Il difensore civico o la Commissione, cioè l’organo giustiziale nel procedimento in esame, si pronunciano entro trenta giorni dall’istanza. Scaduto tale termine il procedimento si intende respinto. Nel caso in cui l’autorità giustiziale accerti siccome illegittimo il diniego o il differimento dell’accesso, essa ne informa il richiedente, nonché l’autorità disponente. Quest’ultima, entro i successivi trenta giorni, può confermare il provvedimento di diniego o di differimento, motivatamente. In caso di silenzio l’accesso è consentito.
Nel procedimento giustiziale si inserisce il Garante per la protezione dei dati personali, laddove si tratti di casi di diniego o di differimento “per motivi inerenti ai dati personali che si riferiscono a soggetti terzi”. In tal caso, “la Commissione”, dice la norma (ma è da intendere anche il difensore civico) “provvede sull’istanza sentito il Garante”.

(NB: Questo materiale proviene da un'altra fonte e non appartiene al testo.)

--- src/hw/rtl/hcbp_pkg.sv ---
// Shared types and constants of the Huffman code bit packer.
`default_nettype none
package hcbp_pkg;

  // Default number of entries in the code store.
  localparam int SYMBOL_COUNT_DEF    = 256;
  // Default longest code word in bits.
  localparam int MAX_CODE_LENGTH_DEF = 32;
  // Entries in the queue between the front and the back part.
  localparam int QUEUE_DEPTH         = 2;

  // Fixed field widths of the input and result channels.
  localparam int REQ_W    = 2;
  localparam int SYM_IN_W = 8;
  localparam int BITS_IN_W = 32;
  localparam int LEN_IN_W = 6;
  localparam int BYTE_W   = 8;
  // Wide enough for the four bytes one code can complete.
  localparam int NBYTE_W  = 3;
  // Bit position within the pending byte.
  localparam int POS_W    = 3;

  // Request codes.
  typedef enum logic [REQ_W-1:0] {
    REQ_LOAD   = 2'd0,
    REQ_ENCODE = 2'd1,
    REQ_FLUSH  = 2'd2
  } req_t;

  // Queue status seen by the side that pushes and the side that pops.
  typedef struct packed {
    logic full;
    logic empty;
  } q_stat_t;

endpackage
`default_nettype wire

--- src/hw/rtl/hcbp_back.sv ---
// Back part: bit packing into bytes and the output register.
`default_nettype none
module hcbp_back #(
  parameter int MAX_CODE_LENGTH = hcbp_pkg::MAX_CODE_LENGTH_DEF,
  parameter int LEN_W           = $clog2(MAX_CODE_LENGTH + 1),
  parameter int ENTRY_W         = 1 + MAX_CODE_LENGTH + LEN_W
) (
  input  wire logic                           clk,
  input  wire logic                           rst_n,
  input  wire hcbp_pkg::q_stat_t              q_stat,
  input  wire logic [ENTRY_W-1:0]             q_rdata,
  output logic                                q_pop,
  output logic                                out_valid,
  input  wire logic                           out_stall,
  output logic [hcbp_pkg::BYTE_W-1:0]         out_byte,
  output logic                                out_last_of_run
);

  localparam int BW    = hcbp_pkg::BYTE_W;
  localparam int WW    = MAX_CODE_LENGTH + BW;
  localparam int SUM_W = (LEN_W + 1 > 4) ? LEN_W + 1 : 4;
  localparam int NW    = hcbp_pkg::NBYTE_W;
  localparam int PW    = hcbp_pkg::POS_W;

  logic                 busy_r, busy_nxt;
  logic [WW-1:0]        word_r, word_nxt;
  logic [NW-1:0]        left_r, left_nxt;
  logic [PW-1:0]        rem_r, rem_nxt;
  logic [BW-1:0]        pend_byte_r, pend_byte_nxt;
  logic [PW-1:0]        pend_cnt_r, pend_cnt_nxt;
  logic                 out_valid_r, out_valid_nxt;
  logic [BW-1:0]        out_byte_r, out_byte_nxt;
  logic                 out_last_r, out_last_nxt;

  logic                       e_flush;
  logic [MAX_CODE_LENGTH-1:0] e_bits;
  logic [LEN_W-1:0]           e_len;
  logic [LEN_W-1:0]           shamt;
  logic [MAX_CODE_LENGTH-1:0] code_la;
  logic [WW-1:0]              new_word;
  logic [SUM_W-1:0]           total;
  logic [NW-1:0]              new_nb;
  logic [PW-1:0]              new_rem;
  logic                       out_free;

  assign {e_flush, e_bits, e_len} = q_rdata;
  assign out_free = !out_valid_r || !out_stall;
  assign q_pop    = !busy_r && !q_stat.empty;

  assign out_valid       = out_valid_r;
  assign out_byte        = out_byte_r;
  assign out_last_of_run = out_last_r;

  // Merge the pending bits with the code, both left-aligned in one word.
  always_comb begin
    shamt   = LEN_W'(MAX_CODE_LENGTH) - e_len;
    code_la = e_bits << shamt;
    total   = SUM_W'(pend_cnt_r) + SUM_W'(e_len);
    if (e_flush) begin
      new_word = {pend_byte_r, MAX_CODE_LENGTH'(0)};
      new_nb   = (pend_cnt_r != '0) ? NW'(1) : '0;
      new_rem  = '0;
    end else begin
      new_word = {pend_byte_r, MAX_CODE_LENGTH'(0)} | ({code_la, BW'(0)} >> pend_cnt_r);
      new_nb   = NW'(total >> 3);
      new_rem  = total[PW-1:0];
    end
  end

  always_comb begin
    busy_nxt      = busy_r;
    word_nxt      = word_r;
    left_nxt      = left_r;
    rem_nxt       = rem_r;
    pend_byte_nxt = pend_byte_r;
    pend_cnt_nxt  = pend_cnt_r;
    out_valid_nxt = out_valid_r && out_stall;
    out_byte_nxt  = out_byte_r;
    out_last_nxt  = out_last_r;

    if (busy_r) begin
      if (out_free) begin
        out_valid_nxt = 1'b1;
        out_byte_nxt  = word_r[WW-1 -: BW];
        out_last_nxt  = (left_r == NW'(1));
        word_nxt      = word_r << BW;
        left_nxt      = left_r - 1'b1;
        if (left_r == NW'(1)) begin
          busy_nxt      = 1'b0;
          pend_byte_nxt = word_r[WW-BW-1 -: BW];
          pend_cnt_nxt  = rem_r;
        end
      end
    end else if (q_pop) begin
      if (new_nb == '0) begin
        pend_byte_nxt = new_word[WW-1 -: BW];
        pend_cnt_nxt  = new_rem;
      end else if (out_free) begin
        out_valid_nxt = 1'b1;
        out_byte_nxt  = new_word[WW-1 -: BW];
        out_last_nxt  = (new_nb == NW'(1));
        if (new_nb == NW'(1)) begin
          pend_byte_nxt = new_word[WW-BW-1 -: BW];
          pend_cnt_nxt  = new_rem;
        end else begin
          busy_nxt = 1'b1;
          word_nxt = new_word << BW;
          left_nxt = new_nb - 1'b1;
          rem_nxt  = new_rem;
        end
      end else begin
        busy_nxt = 1'b1;
        word_nxt = new_word;
        left_nxt = new_nb;
        rem_nxt  = new_rem;
      end
    end
  end

  always_ff @(posedge clk) begin
    word_r     <= word_nxt;
    left_r     <= left_nxt;
    rem_r      <= rem_nxt;
    out_byte_r <= out_byte_nxt;
    out_last_r <= out_last_nxt;
  end

  always_ff @(posedge clk) begin
    if (!rst_n) begin
      busy_r      <= 1'b0;
      pend_byte_r <= '0;
      pend_cnt_r  <= '0;
      out_valid_r <= 1'b0;
    end else begin
      busy_r      <= busy_nxt;
      pend_byte_r <= pend_byte_nxt;
      pend_cnt_r  <= pend_cnt_nxt;
      out_valid_r <= out_valid_nxt;
    end
  end

endmodule
`default_nettype wire

--- config.mk ---
export PLATFORM = sky130hd
export DESIGN_NAME = hcbp_back
export DESIGN_NICKNAME = d
export VERILOG_FILES = /design/src/hw/rtl/hcbp_pkg.sv /design/src/hw/rtl/hcbp_back.sv
export SDC_FILE = /design/constraint.sdc
export NUM_CORES = 1
export LEC_CHECK = 0
export ABC_AREA = 1
export CAP_MARGIN = 30
export CORE_MARGIN = 2
export CORE_UTILIZATION = 66
export CTS_CLUSTER_DIAMETER = 50
export DETAILED_ROUTE_END_ITERATION = 10
export DONT_BUFFER_PORTS = 1
export PLACE_DENSITY = 0.82
export SLEW_MARGIN = 20
export SYNTH_ARGS = -nofsm -noshare
export SYNTH_HDL_FRONTEND = slang
export SYNTH_SLANG_ARGS = --single-unit
--- constraint.sdc ---
create_clock -name clk -period 4.2 [get_ports clk]
set_input_delay 0.42 -clock clk [delete_from_list [all_inputs] [get_ports clk]]
set_output_delay 0.42 -clock clk [all_outputs]
set_load 0.02 [all_outputs]
==> key figures, run 1 <==
STA
  • Tmin final: 3.633 ns
  • Max-slew violation count: 0
  • Hold Worst Slack: 0.1938 ns
  • Final count of negative-setup-slack endpoints: 0
  • RSZ-0062 raised after global routing: false
  • Slew HR: 0.3753
  • Skew final: 0.01250 ns
  • F_max: 275.3 MHz
  • Final number of hold-violating endpoints: 0
  • Worst Max-Slew Pin Slew: 0.9360 ns
  • Fin Setup TNS: 0 ns
  • Tcrit/Tclk final: 0.8649

Synth
  • Synthesized area per cell: 6.380 um^2
  • Sequential area share after synthesis: 0.2991
  • Post-synth top flop: edfxtp_1
  • Cell count after synthesis: 986
  • Unique masters post-synth: 41
  • Synth Register Bits: 67
  • Post-Syn Area: 6291 um^2
  • Ys Warns: 0
  • Fraction of registers with async set/reset: 0
  • Post-synth EDFFs: 54
  • Mapped Nets: 1,040

Placed design
  • Cells after DPL: 1,063
  • Hpwl dp: 12.39 mm
  • Placed inst area: 6201 um^2
  • GP Congestion: 0.9259
  • Number of port buffers: 0

Worst setup path
  • Worst Path Buf+Inv: 6
  • Worst-path cell chain: ha_1, nand3_1, nand3_1, xor2_1, a21oi_1, inv_1, ha_1, ha_1, inv_1, nor2_1, inv_1, nand2_1, inv_1, o211ai_1, inv_1, buf_4
  • Worst setup EP type: flip-flop
  • Setup crit start kind: flip-flop
  • Most used cell, CP: inv_1
  • Max FO, Critical Path: 39
  • Critical path's slowest cell: dfxtp_1
  • CP delay by family, top: buffers and inverters
  • Crit path kind: flip-flop to flip-flop
  • Worst Path Required: 4.19 ns
  • Critical path arrival: 3.63 ns
  • CP peak stage delay: 0.45 ns

Job
  • Maxcap violations: 0

Detailed routing
  • WL final: 16.78 mm
  • Drt first pass iters: 6
  • Residual DRC: 0
  • Vias/cell: 6.215
  • DRT iter0 DRCs: 613
  • Wirelength per Cell: 15.54 um
  • DRT antenna net count: 0
  • Via count: 6,712

Clock tree
  • Root Buffer: clkbuf_8
  • CTS tree: built
  • Post-CTS Setup Bufs: 0
  • Clock slew at reported path FFs: 0.07 ns
  • Hold buffers post-CTS: 0
  • TritonCTS Sinks: 67
  • Post-CTS sizing: 0
  • H-tree levels: 3
  • Worst skew pair latency: 0.36 ns
  • Max Buffers Root-to-Sink: 2
  • Cts bufs inserted: 9

Pwr
  • Worst ir drop on vdd: 0.2866 mV
  • Pwr dens: 561.5 nW/um^2
  • Design Power: 3.615 mW
  • Leak: 2.773 nW

Layout
  • Layout Nets: 1,000
  • N_diodes: 0
  • Fraction of layout cells with a size suffix above 1: 0.05889
  • Footprint of the multi-input gates: 3869 um^2
  • Synth-to-layout area growth: 2.327%
  • Cell area after layout: 6437 um^2
  • Commonest cells after routing, fill and taps aside: 326 x nand3_1, 301 x nand2_1, 54 x edfxtp_1, 47 x inv_1, 33 x nor2_1
  • Reg area: 1882 um^2
  • Post-Layout Cell Count: 1,080
  • Commonest non-fill, non-tap cell in the layout: nand3_1
  • FILL cells: 854

Global route
  • Largest net degree at the start of global routing: 40
  • Vias in the first global route: 6,016
  • Global route overflow: 0
  • GRT Util Overall: 0.3381
  • Global-route wire length before repair: 28.00 mm
  • Initial antenna violation count: 0

Die
  • Initial core utilization: 0.6808
  • Die H: 101.6 um
  • Site Rows: 35
  • Core Region: 9240 um^2
  • I/O pin cnt: 55
  • Die Span X: 101.6 um
  • Die footprint: 10,330 um^2

Run status
  • Status: complete, no violations

Min path
  • Min-Delay Path Class: input pin to flip-flop
<file path="config.mk">
export PLATFORM = sky130hd
export DESIGN_NAME = sti_stage
export DESIGN_NICKNAME = d
export VERILOG_FILES = /design/src/sv/sti_pkg.sv /design/src/sv/sti_stage.sv
export SDC_FILE = /design/constraint.sdc
export NUM_CORES = 1
export LEC_CHECK = 0
export BUFFER_PORTS_ARGS = -buffer_cell sky130_fd_sc_hd__buf_2
export CAP_MARGIN = 10
export CORE_AREA = 8 8 45 47
export DETAILED_ROUTE_END_ITERATION = 8
export DIE_AREA = 0 0 53 55
export SLEW_MARGIN = 20
export SYNTH_ARGS = -nofsm -noshare
export SYNTH_HDL_FRONTEND = slang
export SYNTH_SLANG_ARGS = --single-unit
</file>
<file path="constraint.sdc">
create_clock -name aclk -period 0.88 [get_ports aclk]
set_input_delay 0.132 -clock aclk [delete_from_list [all_inputs] [get_ports aclk]]
set_output_delay 0.132 -clock aclk [all_outputs]
set_load 0.03 [all_outputs]
</file>
[src/rtl/rag_pkg.sv]
// Shared types, constants and helpers for the region allocation / GC accounting block.
package rag_pkg;

    localparam int ID_BITS   = 16;
    localparam int SIZE_BITS = 32;

    // beat field widths
    localparam int CMD_W  = 1;
    localparam int ID_W   = 16;
    localparam int SIZE_W = 32;
    localparam int TIME_W = 32;
    localparam int CFG_W  = 32;
    localparam int OUT_W32 = 32;

    // slave tdata layout
    localparam int IN_ID_LSB   = 0;
    localparam int IN_SIZE_LSB = IN_ID_LSB + ID_W;
    localparam int IN_TIME_LSB = IN_SIZE_LSB + SIZE_W;
    localparam int IN_BITS     = IN_TIME_LSB + TIME_W;
    localparam int IN_W        = ((IN_BITS + 7) / 8) * 8;

    // master tdata layout: 4 flags plus 6 words of 32 bits
    localparam int OUT_BITS = 4 + 6 * OUT_W32;
    localparam int OUT_W    = ((OUT_BITS + 7) / 8) * 8;

    localparam logic [CFG_W-1:0] REGION_SIZE_RST = 32'd1048576;

    localparam logic CMD_ALLOC = 1'b0;
    localparam logic CMD_DEAD  = 1'b1;

    typedef struct packed {
        logic garb;
        logic rg;
        logic mgr;
    } t_flags;

    typedef enum logic [2:0] {
        ACC_NONE  = 3'd0,
        ACC_START = 3'd1,
        ACC_PLACE = 3'd2,
        ACC_GC    = 3'd3,
        ACC_DEAD  = 3'd4,
        ACC_PEAK  = 3'd5
    } t_acc_op;

    typedef struct packed {
        t_acc_op               op;
        logic [SIZE_BITS-1:0]  size;
        logic [TIME_W-1:0]     tm;
        logic                  to_garb;
    } t_acct_cmd;

    typedef struct packed {
        logic                  fits;
        logic                  under;
        logic [SIZE_BITS-1:0]  coll;
        logic [TIME_W-1:0]     gct;
        logic [SIZE_BITS-1:0]  live;
        logic [SIZE_BITS-1:0]  peak_next;
        logic [SIZE_BITS-1:0]  free;
        logic [SIZE_BITS-1:0]  garb;
    } t_acct_stat;

    function automatic logic [SIZE_BITS-1:0] sat_add(input logic [SIZE_BITS-1:0] a,
                                                     input logic [SIZE_BITS-1:0] b);
        logic [SIZE_BITS:0] s;
        s = {1'b0, a} + {1'b0, b};
        return s[SIZE_BITS] ? {SIZE_BITS{1'b1}} : s[SIZE_BITS-1:0];
    endfunction

endpackage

Ambito di applicazione della legge
L’art. 29 affronta il delicato problema della definizione dell’ambito applicativo della legge (di tutta la legge n. 241/90); tenendo conto delle modifiche costituzionali apportate 
I principi desumibili dalle norme della legge in oggetto, (peraltro formulata quasi interamente per principi), salve solo marginali norme di dettaglio, divengono vincolanti per le regioni e per gli enti locali in quanto assunti a rango costituzionale.

 

La nuova normativa procedimentale trova applicazione anche ai procedimenti pendenti alla data della sua entrata in vigore, salvo per gli atti di carattere procedimentale che si siano già perfezionati.

 

 

Modifiche introdotte dalla Legge 80/05

art.   2 - Conclusione del procedimento

art. 18 - Autocertificazione

art. 20 - Silenzio assenso

art. 21 - Disposizioni sanzionatorie

art. 25 - Modalità


Nuovo regime di presentazione della dichiarazione inizio attività e la generalizzazione di tale istituto.

L’introduzione dei 90 giorni, rispetto ai precedenti 30 giorni, per il termine generale a provvedere.